Earlier this month, a lobby group for major internet providers like Comcast and Verizon attacked a set of online-privacy regulations they believe are too strict. In a filing to the Federal Communication Commission, the group argued providers should be able to sell customers’ internet history without the customers’ permission, because that information shouldn’t be considered sensitive. Besides, the group contended, web traffic is increasingly encrypted anyway, making it invisible to providers.
It’s certainly true encryption is on the rise online. Data from Mozilla, the company behind the popular Firefox browser, shows more than half of web pages use HTTPS, the standard way of encrypting web traffic. When sites like The Atlantic use HTTPS, a lock icon appears in users’ web browsers, indicating the information being sent to and from servers is scrambled and can’t be read by a third party that intercepts it—that includes ISPs.
But even if 100 percent of the web were encrypted, ISPs would still be able to extract a surprising amount of detailed information about their customers’ virtual comings and goings. This is particularly significant in light of a bill that passed Congress this week, which granted the lobby group’s wish: It allows ISPs to sell their customers’ private browsing history without their consent.
Although the exact URL of a page accessed through HTTPS is hidden to the provider, the provider can still see the domain the URL is on: For example, your ISP can’t tell what exactly story you’re reading right now, but it can tell you’re somewhere on theatlantic.com. That may not reveal much other than your (excellent) taste in news sources—but a user who visited a page on plannedparenthood.com and then a page on dcabortionfund.com may have revealed much more sensitive information.

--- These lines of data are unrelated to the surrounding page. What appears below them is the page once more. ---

$ cat src/hdl/nibble_masked_pattern_search_unit_assert.svh
// assertion macros for the nibble masked pattern search unit
// no dependencies; included by the modules that check their own logic
`ifndef NIBBLE_MASKED_PATTERN_SEARCH_UNIT_ASSERT_SVH
`define NIBBLE_MASKED_PATTERN_SEARCH_UNIT_ASSERT_SVH
`ifndef SYNTH
`define NMPS_ASSERT_IMP(lbl, clk, rst, ante, cons) \
  lbl: assert property (@(posedge clk) disable iff (rst) (ante) |-> (cons)) \
    else $error("nmps assertion failed");
`define NMPS_ASSERT_NXT(lbl, clk, rst, ante, cons) \
  lbl: assert property (@(posedge clk) disable iff (rst) (ante) |=> (cons)) \
    else $error("nmps assertion failed");
`else
`define NMPS_ASSERT_IMP(lbl, clk, rst, ante, cons)
`define NMPS_ASSERT_NXT(lbl, clk, rst, ante, cons)
`endif
`endif

$ cat src/hdl/nmps_pkg.sv
// types and constants of the nibble masked pattern search unit
// no dependencies; used by every module of the unit
package nmps_pkg;

  localparam int CFG_IDX_W = 3;
  localparam int CFG_DATA_W = 64;
  localparam int LEN_W = 5;

  localparam logic [7:0] NIB_HI = 8'hf0;
  localparam logic [7:0] NIB_LO = 8'h0f;

  typedef enum logic [CFG_IDX_W-1:0] {
    CFG_PATTERN_LO = 3'd0,
    CFG_PATTERN_HI = 3'd1,
    CFG_MASK_LO    = 3'd2,
    CFG_MASK_HI    = 3'd3,
    CFG_LENGTH     = 3'd4
  } cfg_reg_e;

  typedef struct packed {
    logic [7:0] data_byte;
    logic       last_byte;
  } in_beat_t;

  typedef struct packed {
    logic        match_found;
    logic [31:0] match_offset;
    logic [31:0] match_total;
    logic        buffer_done;
  } out_beat_t;

endpackage

$ cat src/hdl/nmps_cell.sv
// one compare cell: checks one pattern byte and passes a partial-match flag on
// depends on nmps_pkg
module nmps_cell (
  input  logic       clk,
  input  logic       rst,
  input  logic       fire,
  input  logic       last_byte,
  input  logic [7:0] data_byte,
  input  logic [7:0] pat_byte,
  input  logic [7:0] mask_byte,
  input  logic       prev_flag,
  output logic       hit,
  output logic       flag
);

  logic hi_ok;
  logic lo_ok;

  assign hi_ok = ((mask_byte & nmps_pkg::NIB_HI) == 8'h00) ||
                 ((data_byte & nmps_pkg::NIB_HI) == (pat_byte & nmps_pkg::NIB_HI));
  assign lo_ok = ((mask_byte & nmps_pkg::NIB_LO) == 8'h00) ||
                 ((data_byte & nmps_pkg::NIB_LO) == (pat_byte & nmps_pkg::NIB_LO));
  assign hit = prev_flag && hi_ok && lo_ok;

  always_ff @(posedge clk) begin
    if (rst) begin
      flag <= 1'b0;
    end else if (fire) begin
      flag <= hit && !last_byte;
    end
  end

endmodule

$ cat src/hdl/nmps_out_buf.sv
// two-entry output buffer that lets the input side run while a result waits
// depends on nmps_pkg and the assertion header
`include "nibble_masked_pattern_search_unit_assert.svh"
module nmps_out_buf (
  input  logic                clk,
  input  logic                rst,
  input  logic                wr_valid,
  output logic                wr_ready,
  input  nmps_pkg::out_beat_t wr_data,
  output logic                rd_valid,
  input  logic                rd_ready,
  output nmps_pkg::out_beat_t rd_data
);

  nmps_pkg::out_beat_t skid_data;
  logic                skid_valid;
  logic                rd_fire;

  assign wr_ready = !skid_valid;
  assign rd_fire  = rd_valid && rd_ready;

  always_ff @(posedge clk) begin
    if (rst) begin
      rd_valid   <= 1'b0;
      skid_valid <= 1'b0;
    end else if (skid_valid) begin
      if (rd_fire) begin
        skid_valid <= 1'b0;
      end
    end else if (wr_valid) begin
      if (rd_valid && !rd_ready) begin
        skid_valid <= 1'b1;
      end else begin
        rd_valid <= 1'b1;
      end
    end else if (rd_fire) begin
      rd_valid <= 1'b0;
    end
  end

  always_ff @(posedge clk) begin
    if (skid_valid) begin
      if (rd_fire) begin
        rd_data <= skid_data;
      end
    end else if (wr_valid) begin
      if (rd_valid && !rd_ready) begin
        skid_data <= wr_data;
      end else begin
        rd_data <= wr_data;
      end
    end
  end

  `NMPS_ASSERT_IMP(a_skid_behind_out, clk, rst, skid_valid, rd_valid)
  `NMPS_ASSERT_NXT(a_skid_drains, clk, rst, skid_valid && rd_ready, !skid_valid && rd_valid)
  `NMPS_ASSERT_NXT(a_stall_fills_skid, clk, rst,
                   wr_valid && wr_ready && rd_valid && !rd_ready, skid_valid)

endmodule

$ cat src/hdl/nibble_masked_pattern_search_unit.sv
// Masked byte-pattern search over a byte stream, one byte per beat on the input
// channel and one result beat per input beat. A new byte is taken every cycle while
// in_ready is high: a row of PATTERN_MAX cells, one per pattern byte, each compares
// the incoming byte against its pattern byte under the nibble mask and hands a
// partial-match flag to the next cell, so the result is computed in the cycle its
// byte is accepted and is registered into the output buffer. A two-entry output
// buffer keeps the input side running for one beat while a result waits; after
// that the input stalls until the output drains. Configuration writes are always
// accepted and must only happen while the unit is idle. After a beat with
// last_byte set, the offset, count and match flags clear for the next buffer.
// depends on nmps_pkg, nmps_cell, nmps_out_buf and the assertion header
`include "nibble_masked_pattern_search_unit_assert.svh"
module nibble_masked_pattern_search_unit #(
  parameter int PATTERN_MAX = 16
) (
  input  logic                                clk,
  input  logic                                rst,
  input  logic                                in_valid,
  output logic                                in_ready,
  input  nmps_pkg::in_beat_t                  in_data,
  output logic                                out_valid,
  input  logic                                out_ready,
  output nmps_pkg::out_beat_t                 out_data,
  input  logic                                cfg_valid,
  output logic                                cfg_ready,
  input  logic [nmps_pkg::CFG_IDX_W-1:0]      cfg_index,
  input  logic [nmps_pkg::CFG_DATA_W-1:0]     cfg_data
);

  localparam int IW = (PATTERN_MAX > 1) ? $clog2(PATTERN_MAX) : 1;

  logic [63:0]                  pattern_lo;
  logic [63:0]                  pattern_hi;
  logic [63:0]                  mask_lo;
  logic [63:0]                  mask_hi;
  logic [nmps_pkg::LEN_W-1:0]   pattern_length;
  logic [31:0]                  byte_offset;
  logic [31:0]                  match_counter;

  logic [PATTERN_MAX-1:0]       flag;
  logic [PATTERN_MAX-1:0]       hit;
  logic [nmps_pkg::LEN_W-1:0]   len_m1;
  logic [IW-1:0]                idx_sel;
  logic                         fire;
  logic                         found;
  nmps_pkg::out_beat_t          result;

  assign cfg_ready = 1'b1;
  assign fire      = in_valid && in_ready;

  always_ff @(posedge clk) begin
    if (rst) begin
      pattern_lo     <= '0;
      pattern_hi     <= '0;
      mask_lo        <= '0;
      mask_hi        <= '0;
      pattern_length <= nmps_pkg::LEN_W'(1);
    end else if (cfg_valid) begin
      case (cfg_index)
        nmps_pkg::CFG_PATTERN_LO: pattern_lo <= cfg_data;
        nmps_pkg::CFG_PATTERN_HI: pattern_hi <= cfg_data;
        nmps_pkg::CFG_MASK_LO:    mask_lo <= cfg_data;
        nmps_pkg::CFG_MASK_HI:    mask_hi <= cfg_data;
        nmps_pkg::CFG_LENGTH:     pattern_length <= cfg_data[nmps_pkg::LEN_W-1:0];
        default: ;
      endcase
    end
  end

  genvar gi;
  generate
    for (gi = 0; gi < PATTERN_MAX; gi++) begin : g_cell
      logic [7:0] pat_b;
      logic [7:0] mask_b;
      logic       prev;
      if (gi < 8) begin : g_lo
        assign pat_b  = pattern_lo[8*gi +: 8];
        assign mask_b = mask_lo[8*gi +: 8];
      end else if (gi < 16) begin : g_hi
        assign pat_b  = pattern_hi[8*(gi-8) +: 8];
        assign mask_b = mask_hi[8*(gi-8) +: 8];
      end else begin : g_none
        assign pat_b  = 8'h00;
        assign mask_b = 8'h00;
      end
      if (gi == 0) begin : g_head
        assign prev = 1'b1;
      end else begin : g_link
        assign prev = flag[gi-1];
      end
      nmps_cell u_cell (
        .clk       (clk),
        .rst       (rst),
        .fire      (fire),
        .last_byte (in_data.last_byte),
        .data_byte (in_data.data_byte),
        .pat_byte  (pat_b),
        .mask_byte (mask_b),
        .prev_flag (prev),
        .hit       (hit[gi]),
        .flag      (flag[gi])
      );
    end
  endgenerate

  always_comb begin
    len_m1 = pattern_length - nmps_pkg::LEN_W'(1);
    if (int'(len_m1) > PATTERN_MAX - 1) begin
      idx_sel = IW'(PATTERN_MAX - 1);
    end else begin
      idx_sel = IW'(len_m1);
    end
    found = (pattern_length != '0) && hit[idx_sel];
    result.match_found  = found;
    result.match_offset = found ? (byte_offset - 32'(idx_sel)) : 32'd0;
    result.match_total  = match_counter + 32'(found);
    result.buffer_done  = in_data.last_byte;
  end

  always_ff @(posedge clk) begin
    if (rst) begin
      byte_offset   <= '0;
      match_counter <= '0;
    end else if (fire) begin
      if (in_data.last_byte) begin
        byte_offset   <= '0;
        match_counter <= '0;
      end else begin
        byte_offset   <= byte_offset + 32'd1;
        match_counter <= result.match_total;
      end
    end
  end

  nmps_out_buf u_out_buf (
    .clk      (clk),
    .rst      (rst),
    .wr_valid (fire),
    .wr_ready (in_ready),
    .wr_data  (result),
    .rd_valid (out_valid),
    .rd_ready (out_ready),
    .rd_data  (out_data)
  );

  `NMPS_ASSERT_NXT(a_last_clears_flags, clk, rst, fire && in_data.last_byte, flag == '0)
  `NMPS_ASSERT_NXT(a_last_clears_count, clk, rst, fire && in_data.last_byte,
                   byte_offset == 32'd0 && match_counter == 32'd0)
  `NMPS_ASSERT_NXT(a_offset_steps, clk, rst, fire && !in_data.last_byte,
                   byte_offset == $past(byte_offset) + 32'd1)
  `NMPS_ASSERT_NXT(a_idle_holds, clk, rst, !fire, $stable(byte_offset) && $stable(flag))

endmodule
===== src/sv/plid_pkg.sv =====
// Shared types and constants for the positional list block.
// No dependencies; imported by every module of the block.
`default_nettype none
package plid_pkg;

    localparam int CAPACITY = 64;
    localparam int IDX_W    = $clog2(CAPACITY);
    localparam int CNT_W    = $clog2(CAPACITY + 1);
    localparam int GRP      = 8;
    localparam int NGRP     = (CAPACITY + GRP - 1) / GRP;

    localparam logic [1:0] FN_INS  = 2'd0;
    localparam logic [1:0] FN_DEL  = 2'd1;
    localparam logic [1:0] FN_READ = 2'd2;

    localparam logic [1:0] ST_OK    = 2'd0;
    localparam logic [1:0] ST_RANGE = 2'd1;
    localparam logic [1:0] ST_FULL  = 2'd2;

    typedef struct packed {
        logic [1:0]  func;
        logic [7:0]  position;
        logic [63:0] in_name;
        logic [7:0]  in_age;
        logic [15:0] in_sex;
        logic [31:0] in_score;
    } req_t;

    typedef struct packed {
        logic [1:0]  status;
        logic [63:0] out_name;
        logic [7:0]  out_age;
        logic [15:0] out_sex;
        logic [31:0] out_score;
        logic [6:0]  list_count;
        logic        is_empty;
    } rsp_t;

    typedef struct packed {
        logic [63:0] name;
        logic [7:0]  age;
        logic [15:0] sex;
        logic [31:0] score;
    } rec_t;

    localparam int REC_W = $bits(rec_t);

    typedef struct packed {
        logic             ins;
        logic             del;
        logic             sel;
        logic [IDX_W-1:0] tgt;
        rec_t             new_rec;
    } cell_ctl_t;

endpackage
`default_nettype wire


===== src/sv/plid_cell.sv =====
// One list slot: holds a record and shifts it to or from its neighbours.
// Depends on plid_pkg.
`default_nettype none
module plid_cell
    import plid_pkg::*;
(
    input  wire logic             clk,
    input  wire cell_ctl_t        ctl,
    input  wire logic [IDX_W-1:0] idx,
    input  wire rec_t             left_rec,
    input  wire rec_t             right_rec,
    output rec_t                  rec,
    output logic [REC_W-1:0]      sel_rec
);

    rec_t rec_reg;
    rec_t rec_next;

    always_comb
    begin
        rec_next = rec_reg;
        if (ctl.ins)
        begin
            if (idx > ctl.tgt)
                rec_next = left_rec;
            else if (idx == ctl.tgt)
                rec_next = ctl.new_rec;
        end
        else if (ctl.del && idx >= ctl.tgt)
        begin
            rec_next = right_rec;
        end
    end

    always_ff @(posedge clk)
    begin
        rec_reg <= rec_next;
    end

    assign rec     = rec_reg;
    assign sel_rec = (ctl.sel && idx == ctl.tgt) ? rec_reg : '0;

endmodule
`default_nettype wire


===== config.mk =====
export PLATFORM = sky130hd
export DESIGN_NAME = plid_cell
export DESIGN_NICKNAME = d
export VERILOG_FILES = /design/src/sv/plid_pkg.sv /design/src/sv/plid_cell.sv
export SDC_FILE = /design/constraint.sdc
export NUM_CORES = 1
export LEC_CHECK = 0
export BUFFER_PORTS_ARGS = -buffer_cell sky130_fd_sc_hd__buf_2
export CORE_AREA = 2 2 239 241
export DETAILED_ROUTE_END_ITERATION = 10
export DIE_AREA = 0 0 241 243
export PLACE_DENSITY_LB_ADDON = 0.3
export SKIP_LAST_GASP = 1
export SYNTH_ARGS = -nofsm -noshare
export SYNTH_HDL_FRONTEND = slang
export SYNTH_SLANG_ARGS = --single-unit

===== constraint.sdc =====
create_clock -name clk -period 14.5 [get_ports clk]
set_input_delay 1.45 -clock clk [delete_from_list [all_inputs] [get_ports clk]]
set_output_delay 1.45 -clock clk [all_outputs]
set_load 0.03 [all_outputs]

==> results.sh <==
export IMPL_status="finished clean"
export IMPL_tightest_slew_ps=1030
export IMPL_cts_setup_buffers=0
export IMPL_fmax_mhz=169
export IMPL_rsz0062_at_grt="false"
export IMPL_cts_buffer_depth=2
export IMPL_met1_usage_pct=17.9
export IMPL_utilization_pct=24.8
export IMPL_mostFrequentLayoutCells="buf_2, nand2_1, nor2b_1"
export IMPL_syn_cell_area_um2=9690
export IMPL_final_antenna_net_count=0
export IMPL_layout_commonest_cell="buf_2"
export IMPL_cpMostUsedCell="buf_2"
export IMPL_ys_ff_latch=120
export IMPL_grt_antenna_before_repair=18
export IMPL_core_um2=56000
export IMPL_cp_slowest_stage_delay_ps=830
export IMPL_synth_distinct_cells=20
export IMPL_hp_class="input port to flip-flop"
export IMPL_post_route_min_period_ps=5910
export IMPL_area_growth_pct=43.1
export IMPL_layout_setup_ws_ps=8590
export IMPL_fin_crit_sh_pct=40.7
export IMPL_drive_gt1_share_pct=40.6
export IMPL_synth_seq_area_share_pct=37.2
export IMPL_vias_per_cell=4.72
export IMPL_initialDrtViolationCount=689
export IMPL_cts_tree="done"
export IMPL_critPathLaunchType="input port"
export IMPL_path_delay_family="simple AND/OR/NAND/NOR gates"
export IMPL_die_y_um=243
export IMPL_maxSlewHeadroom_pct=31.0
export IMPL_vias=11400
export IMPL_regArea_um2=3600
export IMPL_synth_cells=1139
export IMPL_hold_end="rec[0]"
export IMPL_setup_viol=0
export IMPL_crit_type="input port to output port"
export IMPL_fp_dieW_um=241
export IMPL_synth_nets=1521
export IMPL_fin_nets=2012
export IMPL_clock_sinks=120
export IMPL_cts_hold_buffers_added=0
export IMPL_critPathBufInv=4
export IMPL_place_gp_congestion=0.850
export IMPL_grt_total_usage_pct=15.1
export IMPL_synth_warning_count=0
export IMPL_clk_pin_slew_ps=60
export IMPL_start_util_pct=17.3
export IMPL_min_from="ctl[0]"
export IMPL_maxCapViolations=0
export IMPL_setup_tns_ps=0
export IMPL_drc_errors=0
export IMPL_firstDrtPassIters=5
export IMPL_ios=616
export IMPL_wl_um=46500
export IMPL_postCtsResizedCells=0
export IMPL_multiInputGateArea_um2=5450
export IMPL_dieArea_um2=58600
export IMPL_grt_max_degree=181
export IMPL_grt_busiest_layer="met2"
export IMPL_grt_pass1_vias=10600
export IMPL_n_fill_cell=6236
export IMPL_use_met2_pct=25.5
export IMPL_drv_slew=0
export IMPL_worstPathCellList="buf_2 > inv_1 > ha_1 > and4_4 > and3_4 > buf_4 > and3_1 > buf_2"
export IMPL_cp_slowest_cell="buf_4"
export IMPL_portBuffers=615
export IMPL_grt_pass1_wl_um=66500
export IMPL_hold_viol=0
export IMPL_row_count=87
export IMPL_postSynthAreaPerCell_um2=8.51
export IMPL_p_per_area_nw_per_um2=101
export IMPL_wl_per_cell_um=19.3
export IMPL_dp_slack_ps=8660
export IMPL_p_leak_nw=6.20
export IMPL_crit_required_ps=13050
export IMPL_hold_slack_ps=1330
export IMPL_cts_buffers_inserted=17
export IMPL_path_max_fanout=96
export IMPL_gr_usage_met3_pct=4.98
export IMPL_irDropWorstVdd_uv=92.1
export IMPL_critPathCaptureType="output port"
export IMPL_hold_path_depth=3
export IMPL_arrival_ps=4460
export IMPL_dp_hpwl_um=32600
export IMPL_grt_ovfl_total=0
export IMPL_htree_levels=4
export IMPL_clockRootBuffer="clkbuf_16"
export IMPL_largest_reg_flops=120
## metrics by stage
stage	total power, mW	std cells	area, µm²
2_1_floorplan	0.758	1139	9690
3_5_place_dp	0.938	2367	13200
3_3_place_gp	0.938	2367	13200
4_1_cts	1.42	2399	13800
6_report	1.40	2407	13900
5_1_grt	1.46	2406	13900
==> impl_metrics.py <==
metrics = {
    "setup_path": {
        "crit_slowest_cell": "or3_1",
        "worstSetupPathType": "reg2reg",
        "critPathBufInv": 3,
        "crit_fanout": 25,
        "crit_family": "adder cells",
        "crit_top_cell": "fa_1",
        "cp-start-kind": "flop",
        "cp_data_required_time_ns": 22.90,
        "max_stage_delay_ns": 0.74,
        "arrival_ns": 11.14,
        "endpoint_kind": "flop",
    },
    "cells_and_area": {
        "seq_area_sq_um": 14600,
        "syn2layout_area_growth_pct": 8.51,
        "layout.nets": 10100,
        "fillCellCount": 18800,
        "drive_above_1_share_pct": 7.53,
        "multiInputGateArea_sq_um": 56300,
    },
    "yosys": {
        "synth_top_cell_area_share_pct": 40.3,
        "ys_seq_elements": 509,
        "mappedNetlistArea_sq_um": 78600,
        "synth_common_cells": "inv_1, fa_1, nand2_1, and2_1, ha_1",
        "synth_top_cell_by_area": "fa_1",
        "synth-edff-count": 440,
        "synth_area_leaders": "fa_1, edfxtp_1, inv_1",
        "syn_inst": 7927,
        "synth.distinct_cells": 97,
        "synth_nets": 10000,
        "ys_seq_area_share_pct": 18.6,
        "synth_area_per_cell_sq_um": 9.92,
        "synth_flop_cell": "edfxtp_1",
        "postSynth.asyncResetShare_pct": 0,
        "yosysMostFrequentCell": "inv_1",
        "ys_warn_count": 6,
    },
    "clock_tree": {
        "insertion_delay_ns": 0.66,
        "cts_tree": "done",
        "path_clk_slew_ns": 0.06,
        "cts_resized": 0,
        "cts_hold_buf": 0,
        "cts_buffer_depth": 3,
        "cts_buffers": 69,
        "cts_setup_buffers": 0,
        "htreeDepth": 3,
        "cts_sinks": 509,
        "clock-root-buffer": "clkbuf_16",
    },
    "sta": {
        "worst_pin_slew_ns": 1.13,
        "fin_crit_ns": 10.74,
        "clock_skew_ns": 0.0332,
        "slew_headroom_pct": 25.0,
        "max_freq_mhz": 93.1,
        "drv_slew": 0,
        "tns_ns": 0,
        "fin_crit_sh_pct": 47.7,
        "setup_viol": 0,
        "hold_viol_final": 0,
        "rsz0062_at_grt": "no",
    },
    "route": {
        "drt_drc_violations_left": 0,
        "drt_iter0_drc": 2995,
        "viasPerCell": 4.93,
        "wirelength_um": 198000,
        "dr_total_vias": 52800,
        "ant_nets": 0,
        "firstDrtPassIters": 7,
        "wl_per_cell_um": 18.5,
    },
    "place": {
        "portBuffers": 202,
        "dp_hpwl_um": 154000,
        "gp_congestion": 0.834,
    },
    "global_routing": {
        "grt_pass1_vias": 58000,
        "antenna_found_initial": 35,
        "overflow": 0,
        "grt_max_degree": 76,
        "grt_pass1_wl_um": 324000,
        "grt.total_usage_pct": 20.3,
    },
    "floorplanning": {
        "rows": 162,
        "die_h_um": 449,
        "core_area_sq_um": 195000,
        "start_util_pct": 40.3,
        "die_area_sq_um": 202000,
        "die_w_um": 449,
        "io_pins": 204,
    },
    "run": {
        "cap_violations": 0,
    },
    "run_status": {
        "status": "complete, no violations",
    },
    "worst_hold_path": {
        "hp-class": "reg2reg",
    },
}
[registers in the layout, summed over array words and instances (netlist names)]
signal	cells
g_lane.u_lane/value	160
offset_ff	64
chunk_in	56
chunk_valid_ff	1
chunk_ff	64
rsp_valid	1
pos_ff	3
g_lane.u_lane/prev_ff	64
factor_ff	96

That’s an example from a 2016 report prepared by Upturn, a think tank that focuses on civil rights and technology. The Upturn report also sets out some of the sneaky ways user activity can be decoded based only on the unencrypted metadata that accompanies encrypted web traffic—also known as “side channel” information. (These methods probably aren’t widely in use right now, but they could be deployed if ISPs decided it’s worthwhile to try and learn more about encrypted traffic.)
Website fingerprinting, for example, relies on the unique characteristics of a particular web page to reveal when it’s being accessed. When a user visits a page, his or her browser pulls data from various servers in a particular order. Based on that pattern, a network provider might be able to tell what page the user is visiting, even without having access to any of the actual data streams it’s transporting. (For this to work, the network operator would have to have already analyzed the loading pattern associated with the particular website the user is visiting.)
In November, a group of researchers from Israel’s Ben-Gurion and Ariel Universities demonstrated a way to extend the idea behind website fingerprinting to videos watched on YouTube. By matching the encrypted data patterns created by a user viewing a particular video to an index they’d created previously, they could tell what video the user was watching from within a limited set, with a startling 98 percent accuracy.
Ran Dubin, a Ph.D. candidate at Ben Gurion and the research paper’s primary author, told me the discovery came out of work he’d been doing to optimize video streaming. He wanted to know if he could figure out the quality at which users were watching YouTube videos, so he analyzed the way devices received data as they streamed.
He quickly realized he’d stumbled into something bigger.
“The network patterns that belong to each video title have very, very strong meaning,” Dubin said. “I found out that I could actually recognize each stream.”
The giveaway, he found, was embedded in the way devices choose a bitrate—an indicator of video quality—at which to stream the video. At the beginning of a stream, the player receives quick spurts of data, which begin to space apart after the video has been playing for a while and the player has settled on a bitrate. The pattern of these spikes helps identify each individual video.
The researchers assembled fingerprints from 100 YouTube videos by using a browser crawler to automatically download each video under various network conditions, then cataloguing the resulting data pattern. Next, they analyzed the traffic patterns created by a device as it played one of 2,000 videos—including the 100 target videos. Using an algorithm to match the stream to the nearest fingerprint, the researchers could tell when one of the target videos was being watched. Not once was a video outside the set of 100 accidentally identified as inside the target set.
The technique could be used by law enforcement to identify users who are watching ISIS propaganda videos, Dubin said. It could also be used to compile data on users’ viewing habits and sell it to advertisers—and that’s where the privacy rules that just passed Congress come in.
If President Donald Trump signs the bill, ISPs will have free rein to sell data they gather on their customers without asking for consent. As online encryption spreads further and further across the internet, there will be monetary incentives to dig up as much information on users as possible, to offset the loss of access to more detailed unencrypted data. Tricks like Dubin’s, which might have otherwise been too costly and inconvenient to put in place, could become an attractive way to glean valuable information about user habits and turn them over to advertisers for big money.